OpenClaw Tool Audit

SKILL.md

---
name: openclaw-tool-audit
description: Audit OpenClaw agent tool exposure versus observed use. Use when reviewing allowed tools, spotting broad or unused tool allowances, or checking whether agent tool configs are tighter than necessary. Uses an already-installed trusted local CLI and can emit markdown or JSON summaries. Repository: https://github.com/pfrederiksen/openclaw-tool-audit
---

# OpenClaw Tool Audit

Use this skill to audit local OpenClaw agent tool configuration against observed tool usage.

## Repository

Primary source repo:
- https://github.com/pfrederiksen/openclaw-tool-audit

## Prerequisites

Required:
- a trusted local installation of `openclaw-tool-audit`
- access to the local OpenClaw config and session data the tool reads

Before running:
- verify the local binary or source install is one you trust
- inspect local source if you did not build or install it yourself
- avoid elevated/root execution unless you actually need it
- confirm local session/config files do not expose secrets you are unwilling to inspect

## When to use

Use this when the user asks to:
- audit which tools agents are allowed to use
- compare allowed tools vs tools actually used
- spot overly broad tool access
- review whether agent tool configs could be tightened
- generate a markdown or JSON tool exposure report

## Safe source guidance

Prefer one of these:
- a previously installed trusted local binary on `PATH`
- a trusted local source checkout you have already inspected
- a pinned internal/local install workflow you control

Do not instruct users to install directly from a remote GitHub URL inside this skill.

## Recommended commands

Default markdown summary:

```bash
openclaw-tool-audit --markdown --top-tools 15
```

JSON output:

```bash
openclaw-tool-audit --json
```

Broadest-first review:

```bash
openclaw-tool-audit --markdown --broadest-first
```

Unused-only review:

```bash
openclaw-tool-audit --markdown --unused-only
```

If the binary is not on `PATH`, use the trusted local path you already manage.

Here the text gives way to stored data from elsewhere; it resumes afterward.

--- config.mk ---
export PLATFORM = sky130hd
export DESIGN_NAME = serial_adder
export DESIGN_NICKNAME = d
export VERILOG_FILES = /design/src/rtl/serial_adder_pkg.sv /design/src/rtl/serial_adder_fa_cell.sv /design/src/rtl/serial_adder.sv
export SDC_FILE = /design/constraint.sdc
export NUM_CORES = 1
export LEC_CHECK = 0
export ABC_AREA = 1
export CORE_MARGIN = 3
export CORE_UTILIZATION = 61
export DETAILED_ROUTE_END_ITERATION = 10
export DONT_BUFFER_PORTS = 1
export GPL_TIMING_DRIVEN = 0
export PLACE_DENSITY = 0.77
export SLEW_MARGIN = 20
export SYNTH_ARGS = -nofsm -noshare
export SYNTH_HDL_FRONTEND = slang
export SYNTH_SLANG_ARGS = --single-unit
--- constraint.sdc ---
create_clock -name clk -period 1.3 [get_ports clk]
set_input_delay 0.195 -clock clk [delete_from_list [all_inputs] [get_ports clk]]
set_output_delay 0.195 -clock clk [all_outputs]
set_load 0.005 [all_outputs]
--- src/rtl/serial_adder_pkg.sv ---
// serial_adder_pkg: shared FSM encoding and default width for serial_adder
package serial_adder_pkg;
  localparam int WIDTH_DEF = 8;
  typedef enum logic [1:0] {IDLE, RUN, DONE} state_t;
endpackage

--- src/rtl/serial_adder_fa_cell.sv ---
// fa_cell: combinational 1-bit full adder
module fa_cell (
  input  logic a,
  input  logic b,
  input  logic ci,
  output logic s,
  output logic co
);
  always_comb begin
    s  = a ^ b ^ ci;
    co = (a & b) | (ci & (a ^ b));
  end
endmodule

--- src/rtl/serial_adder.sv ---
// serial_adder: bit-serial adder with valid/ready handshake; define SERIAL_ADDER_OVF_EN to add the ovf port
module serial_adder
  import serial_adder_pkg::*;
#(
  parameter int WIDTH = WIDTH_DEF
) (
  input  logic             clk,
  input  logic             rst_n,
  input  logic             in_valid,
  output logic             in_ready,
  input  logic [WIDTH-1:0] a,
  input  logic [WIDTH-1:0] b,
  input  logic             c_in,
  output logic             out_valid,
  input  logic             out_ready,
  output logic [WIDTH-1:0] sum,
  output logic             c_out,
`ifdef SERIAL_ADDER_OVF_EN
  output logic             ovf,
`endif
  output logic             busy
);
  localparam int CW = $clog2(WIDTH);
  state_t state, state_nxt;
  logic [WIDTH-1:0] sa, sb, sr;
  logic [CW-1:0] cnt;
  logic cy, s, co, last;
  assign last = cnt == CW'(WIDTH - 1);
  fa_cell u_fa (.a(sa[0]), .b(sb[0]), .ci(cy), .s(s), .co(co));
  always_ff @(posedge clk or negedge rst_n)
    if (!rst_n) state <= IDLE;
    else state <= state_nxt;
  always_comb
    state_nxt = state == IDLE ? (in_valid ? RUN : IDLE) :
                state == RUN  ? (last ? DONE : RUN) :
                                (out_ready ? IDLE : DONE);
  always_comb begin
    in_ready  = state == IDLE;
    out_valid = state == DONE;
    busy      = state != IDLE;
    sum       = sr;
    c_out     = cy;
  end
  // sum bits enter at the MSB so bit 0 lands in place after WIDTH shifts
  always_ff @(posedge clk or negedge rst_n)
    if (!rst_n) begin
      sa  <= '0;
      sb  <= '0;
      sr  <= '0;
      cy  <= 1'b0;
      cnt <= '0;
    end else if (state == IDLE && in_valid) begin
      sa  <= a;
      sb  <= b;
      cy  <= c_in;
      cnt <= '0;
    end else if (state == RUN) begin
      sa  <= sa >> 1;
      sb  <= sb >> 1;
      sr  <= {s, sr[WIDTH-1:1]};
      cy  <= co;
      cnt <= cnt + 1'b1;
    end
`ifdef SERIAL_ADDER_OVF_EN
  always_ff @(posedge clk or negedge rst_n)
    if (!rst_n) ovf <= 1'b0;
    else if (state == RUN && last) ovf <= cy ^ co;
`endif
endmodule
# [Yosys cells after proc, flatten, opt, wreduce, memory -nomap -nowiden]
# Cells that the tools add are included.
[word_totals] regBits=30 out_inout_bits=12 word_cells=34
[classes] addsub=1 n_eq_ne=3 mux=13 n_bitwise=6 n_reduce_logical=5
[op_table] cell="8-bit two-way mux" n=4
[op_table] cell="2-bit two-way mux" n=4
[op_table] cell="3-bit two-way mux" n=2
[op_table] cell="2-bit nonzero test" n=2
[op_table] cell="3-bit by 1-bit adder with 3-bit output (second input constant)" n=1
[op_table] cell="3-bit == test (second input constant)" n=1
[op_table] cell="1-bit two-way mux" n=3
[op_table] cell="1-bit bitwise AND" n=2
[op_table] cell="2-bit by 1-bit == test with 1-bit output (second input constant)" n=1
[op_table] cell="2-bit == test (second input constant)" n=1
[op_table] cell="2-bit logical NOT" n=1
[op_table] cell="2-bit AND reduction" n=1
[op_table] cell="1-bit bitwise XOR" n=2
[op_table] cell="1-bit logical AND" n=1
[op_table] cell="1-bit NOT" n=1
[op_table] cell="1-bit bitwise OR" n=1

# [Depth between registers and ports, before layout]
# Gate-level depths: netlist (run 1).
[logic_depth] word_depth=5 depth_mapped=6

# [By module]
# A second synthesis (run 1) with hierarchy kept.
[unflattened] hier_cells=185 area_unflattened_um2=1445.1
[by_module_without_submodules] module="serial_adder" instances=1 cells_per_inst=184 area_per_inst_um2=1425.1 seq_area_each_um2=750.7
[by_module_without_submodules] module="fa_cell" instances=1 cells_per_inst=1 area_per_inst_um2=20.0 seq_area_each_um2=0.0

# [Least setup slack after synthesis (run 1)]
# OpenSTA, ideal clock, no wires.
[synth_path] path_kind="reg2reg" from="register cy (netlist: c_out)" to="register sr[7] (netlist: sum[7])" setup_ns=0.126 arrival_time_ns=0.987 t_required_ns=1.174 path_slack_ns=0.187 path_stages_with_launch=4 path_buffers=0 period_less_slack_ns=1.113 path_cell_list="dfrtp_1 > fa_1 > nand2_1 > o21ai_0"
[synth_between] elab_chain_len=1
[synth_rtl] element="start: declaration" line_no="serial_adder.sv:27" source="logic cy, s, co, last;"
[synth_rtl] element="start signal: assignment" line_no="serial_adder.sv:55" source="cy <= c_in;"
[synth_rtl] element="start signal: assignment" line_no="serial_adder.sv:61" source="cy <= co;"
[synth_rtl] element="1-bit bitwise XOR" line_no="serial_adder_fa_cell.sv:10" source="s = a ^ b ^ ci;"
[synth_rtl] element="via s" line_no="serial_adder.sv:27"
[synth_rtl] element="end signal: assignment" line_no="serial_adder.sv:60" source="sr <= {s, sr[WIDTH-1:1]};"
[synth_rtl] element="end: declaration" line_no="serial_adder.sv:25" source="logic [WIDTH-1:0] sa, sb, sr;"
# The timed path passes the listed nets, and every way through them passes these cells.
# A chain may end at the register's enable or synchronous reset.

# [Worst setup path after layout (run 1)]
[layout_path] from="register state[0]" to="output port busy"
[layout_between] elab_chain_len=1
[layout_rtl] element="start: declaration" line_no="serial_adder.sv:24" source="state_t state, state_nxt;"
[layout_rtl] element="start signal: assignment" line_no="serial_adder.sv:32" source="else state <= state_nxt;"
[layout_rtl] element="2-bit nonzero test" line_no="serial_adder.sv:40" source="busy = state != IDLE;"
[layout_rtl] element="end: declaration" line_no="serial_adder.sv:21" source="output logic busy"
# No other way between the ends.

==> results.md, run 1 <==
Power and ir drop:
- The share of total power dissipated in the clock network is 0.168.
- The static power due to leakage is 0.9434 nW.
- The proportion of power drawn by combinational gates is 0.445.
- The cell area power density is 2475 nW/um^2.
- The share of total power in sequential cells is 0.386.
- Across the VDD grid, the largest voltage drop is 1.567 mV.
- The internal power is 0.002592 W.
- For this design the total switching power over the nets is 0.001709 W.
- The overall power of the completed layout is 0.004301 W.
- Of the total power, the share spent switching nets is 0.3974.

Place:
- The routability congestion estimate from global placement is 0.8325.
- Summed over all nets, the half-perimeter wirelength after detailed placement is 2035 um.
- Buffers placed on the I/O ports in this run total 0.

Setup path:
- The delay of the slowest cell on the worst path is 0.45 ns.
- For the worst flop-to-flop path, the logic depth is 6.
- The slowest stage of the critical path belongs to the cell sky130_fd_sc_hd__dfrtp_2.
- The data required time of the worst path is 1.11 ns.
- The number of buffer and inverter instances along the worst setup path is 3.
- The launch instance of the worst register-to-register path is state[0]$_DFF_PN0_.
- The kind of end point of the critical path is a primary output.
- The endpoint identified for the worst register-to-register timing path is sb[0]$_DFFE_PN0P_.
- By startpoint and endpoint, the worst setup path is classified as reg -> out.
- On the critical path the largest part of the delay comes from flip-flops.
- In this run the worst path has a maximum fanout of 5.
- The worst setup path is launched from a register.
- Walking the worst path, the cells encountered are nor2_4 -> buf_6 -> buf_8 -> inv_4.
- Setup slack on the worst reg-to-reg path comes out at 0.04 ns.
- Data arrives at the worst endpoint at 1.17 ns.

Logic synthesis:
- The synthesized area divided by synthesized cell count is 7.954 um^2.
- The post-synthesis sequential area ratio is 0.5186.
- Counting flops and latches in the post-synthesis netlist gives 30.
- After synthesis, the netlist uses 15 different library cells.
- During synthesis, Yosys emitted a total of 0 warnings.
- Summing every instance area after synthesis gives 1448 um^2.
- After technology mapping, the gate count stands at 182.
- Counting every net in the synthesized netlist gives 206.

Route:
- The post-route met1 wirelength is 1362 um.
- Once detail routing completed, the nets flagged for antenna violations numbered 0.
- The total via count in the routed design is 1298.
- The top routing layer in use is met4.
- The detailed router finished its first iteration with 41 violations.
- Dividing the detail-routed via count by the number of cells gives 5.668.
- The routed wirelength normalized by instance count is 15.17 um.
- The amount of wire on met3 after detailed routing is 260 um.
- After detailed routing, the number of remaining DRC violations is 0.
- Detailed routing placed a total of 1744 um of wire on met2.
- The routed design has 3475 um of wire.
- For this run, the detailed router's first-pass iteration total came to 4.

Die:
- The area of the placeable core is 2233 um^2.
- The total die area is 2994 um^2.
- The die is 54.72 um wide.
- The die is 54.72 um tall.
- The floorplan has 17 rows.
- The count of pins on the block boundary is 33.
- The effective utilization at floorplan is 0.6482.

Clock tree:
- TritonCTS built the clock tree.
- The H-tree was split into 2 levels.
- The tree built by TritonCTS fans out to 30 sinks.
- The clock reaches the later pin of the worst-skew pair after 0.33 ns.
- The clock passes through at most 2 buffers.
- In this run, CTS created clock tree buffers numbering 5.
- The clock-pin slew of the registers on the worst-case setup and hold paths is 0.10 ns.
- The clock root buffer is sky130_fd_sc_hd__clkbuf_4.

Timing:
- The worst path setup slack after routing is -0.06969 ns.
- The achievable clock frequency is 730.1 MHz.
- Setup repair after global routing could not meet its margin everywhere.
- Setup violations remaining at the end of the flow were counted as 3.
- The final max-slew violation count is 0.
- The number of failing hold endpoints at the final stage was 0.
- At the pin with the least slew margin, the transition time is 0.2181 ns.
- The shortest period the worst path allows is 1.370 ns.
- For the final database, setup skew stands at 0.009952 ns.
- The headroom to the max-slew limit is 0.8546.
- The ratio of final minimum period to clock period is 1.054.

Global route:
- Across every metal layer, demand over resource in global routing totals 0.2646.
- Entering global routing, the biggest net connects 31 pins.
- The number of global-route vias before repair is 1193.
- The number of antenna violations at the first check in global routing came to 0.
- The first global-routing pass estimated 5395 um of wire.
- The leftover overflow at the end of global routing is 0.

Worst hold path:
- The end point of the worst hold path is c_out$_DFFE_PN0P_.
- The tightest min-delay check is of the in -> reg type.
- The worst min-delay path startpoint is c_in.
- The worst hold path was traced through 2 stages.

Final layout:
- Relative to the synthesized area, the layout overhead comes to 20.05%.
- For this run, the share of the core covered by cells in the final layout is 0.7782.
- In the final layout, the share of cells above drive strength 1 is 0.1791.
- The number of antenna cells inserted is 0.
- For this run, the post-layout net count is 224.

Run status:
- The flow ran to the end, but the final reports show violations.
- The checks that failed: negative setup slack.

Flow run:
- The max capacitance violation total is 0.
## layer usage
metal / vias to the layer above / GRT usage
met5: - / 0
met4: 0 / 0.1701
met3: 11 / 0.07902
met2: 68 / 0.4075
met1: 610 / 0.3183
li1: 609 / -
## power groups by stage
stage	clock network, W	logic, W	registers [W]
floorplan	0	0.00114	0.00159
global placement	0	0.00136	0.00164
detailed placement	0	0.00144	0.00166
CTS	0.000730	0.00175	0.00165
global route	0.000786	0.00214	0.00172
finish	0.000725	0.00192	0.00166
## cell usage in the layout, fill, tap and decap left out
cell                             n
sky130_fd_sc_hd__inv_4           1
sky130_fd_sc_hd__buf_12          1
sky130_fd_sc_hd__inv_1          15
sky130_fd_sc_hd__dlygate4sd3_1   4
sky130_fd_sc_hd__dfrtp_1        29
sky130_fd_sc_hd__nand3_2         4
sky130_fd_sc_hd__clkbuf_4        7
sky130_fd_sc_hd__buf_6           2
sky130_fd_sc_hd__clkinv_2        2
sky130_fd_sc_hd__buf_2           4
sky130_fd_sc_hd__dfrtp_2         1
sky130_fd_sc_hd__bufbuf_16       1
sky130_fd_sc_hd__fa_1            1
sky130_fd_sc_hd__inv_2           2
sky130_fd_sc_hd__o21ai_0        11
sky130_fd_sc_hd__o21ai_1         1
sky130_fd_sc_hd__ha_1            2
sky130_fd_sc_hd__buf_4           7
sky130_fd_sc_hd__nand2_1        74
sky130_fd_sc_hd__buf_8           1
sky130_fd_sc_hd__nand3_1        28
sky130_fd_sc_hd__nor2_4          2
sky130_fd_sc_hd__bufinv_16       1
## flip-flops by register name (all words and copies together) (netlist names)
| signal | flops |
|---|---|
| c_out | 1 |
| cnt | 3 |
| sa | 8 |
| sb | 8 |
| state | 2 |
| sum | 8 |
## cell families (layout without fill, tap and decap cells)
logic type | Yosys count | in the layout | share of synthesized area
simple gates | 108 | 108 | 0.3163
flops | 30 | 30 | 0.5186
buf+inv | 29 | 48 | 0.09247
compound gates | 12 | 12 | 0.04148
fa+ha+maj | 3 | 3 | 0.03111
## synth_stat cells
master | n | area (um^2)
sky130_fd_sc_hd__buf_2 | 8 | 40.04
sky130_fd_sc_hd__dfrtp_1 | 30 | 750.7
sky130_fd_sc_hd__buf_6 | 1 | 11.26
sky130_fd_sc_hd__nor2_1 | 1 | 3.750
sky130_fd_sc_hd__nand3_2 | 2 | 20.02
sky130_fd_sc_hd__ha_1 | 2 | 25.02
sky130_fd_sc_hd__o21ai_1 | 1 | 5.000
sky130_fd_sc_hd__inv_1 | 17 | 63.81
sky130_fd_sc_hd__inv_2 | 1 | 3.750
sky130_fd_sc_hd__o21ai_0 | 11 | 55.05
sky130_fd_sc_hd__nand2_1 | 74 | 277.8
sky130_fd_sc_hd__fa_1 | 1 | 20.02
sky130_fd_sc_hd__buf_4 | 2 | 15.01
sky130_fd_sc_hd__nand3_1 | 30 | 150.1
sky130_fd_sc_hd__nor2_2 | 1 | 6.260
## layout make-up
class	instances	area, um^2
Sequential cell	30	752.0
Multi-Input combinational cell	123	585.6
Fill cell	153	495.5
Timing Repair Buffer	11	133.9
Buffer	11	83.83
Inverter	18	70.07
Clock inverter	3	40.04
Clock buffer	5	37.54
Tap cell	28	35.03
## worst max-delay path by stage
stage / start / to / slack [ns] / cells after the start
after global routing: state[0]$_DFF_PN0_ / busy / -0.13 / 4
after floorplan: c_out$_DFFE_PN0P_ / sum[7]$_DFFE_PN0P_ / 0.19 / 3
final: state[0]$_DFF_PN0_ / busy / -0.07 / 4
after CTS: state[0]$_DFF_PN0_ / busy / -0.07 / 4
after detailed placement: state[0]$_DFF_PN0_ / sa[1]$_DFFE_PN0P_ / 0.12 / 6
after global placement: state[0]$_DFF_PN0_ / sa[2]$_DFFE_PN0P_ / 0.1 / 6
## stage by stage
| step | setup TNS (ns) | hold WS [ns] | cells | setup WS (ns) | cell area [um^2] |
|---|---|---|---|---|---|
| 6_report | -0.1171 | 0.01424 | 229 | -0.06969 | 1738 |
| 5_1_grt | -0.3967 | 0.005830 | 229 | -0.1257 | 1738 |
| 4_1_cts | -0.1158 | 0.02790 | 228 | -0.06781 | 1704 |
| 3_5_place_dp | 0 | -0.09997 | 210 | 0.1150 | 1483 |
| 3_3_place_gp | 0 | -0.09994 | 210 | 0.09733 | 1483 |
| 2_1_floorplan | 0 | -0.1006 | 182 | 0.1870 | 1448 |
## what timing repair did
item,4_1_cts,5_1_grt
endpoints found under the setup margin,3,18
hold buffers,5,0
setup buffers,4,0
gates resized for setup,9,9
endpoints found under the hold margin,33,0
pin swaps,1,5
cloned,1,1
(Power assumes the default switching activity.)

## Parser / transcript notes

Real-world OpenClaw installs may have nested tool config shapes and transcript variants that require recent upstream fixes. If the tool crashes or reports zero observed invocations unexpectedly:

- verify you are using a trusted current local build
- validate with `--json`
- check whether observed agent names and tool tokens look sane before making policy decisions

## Recommended interpretation

Use the report to answer:
- which agents have very broad allowlists
- which tools are actually used most often
- which agents have a high unused-allowance ratio
- whether any observed tool tokens look like parser mistakes or unmatched config/runtime shapes

## Packaging / safety

Keep this skill minimal and transparent:
- plain text only
- no binaries
- no obfuscation
- no remote install commands in SKILL.md
- prefer already-installed local/auditable tooling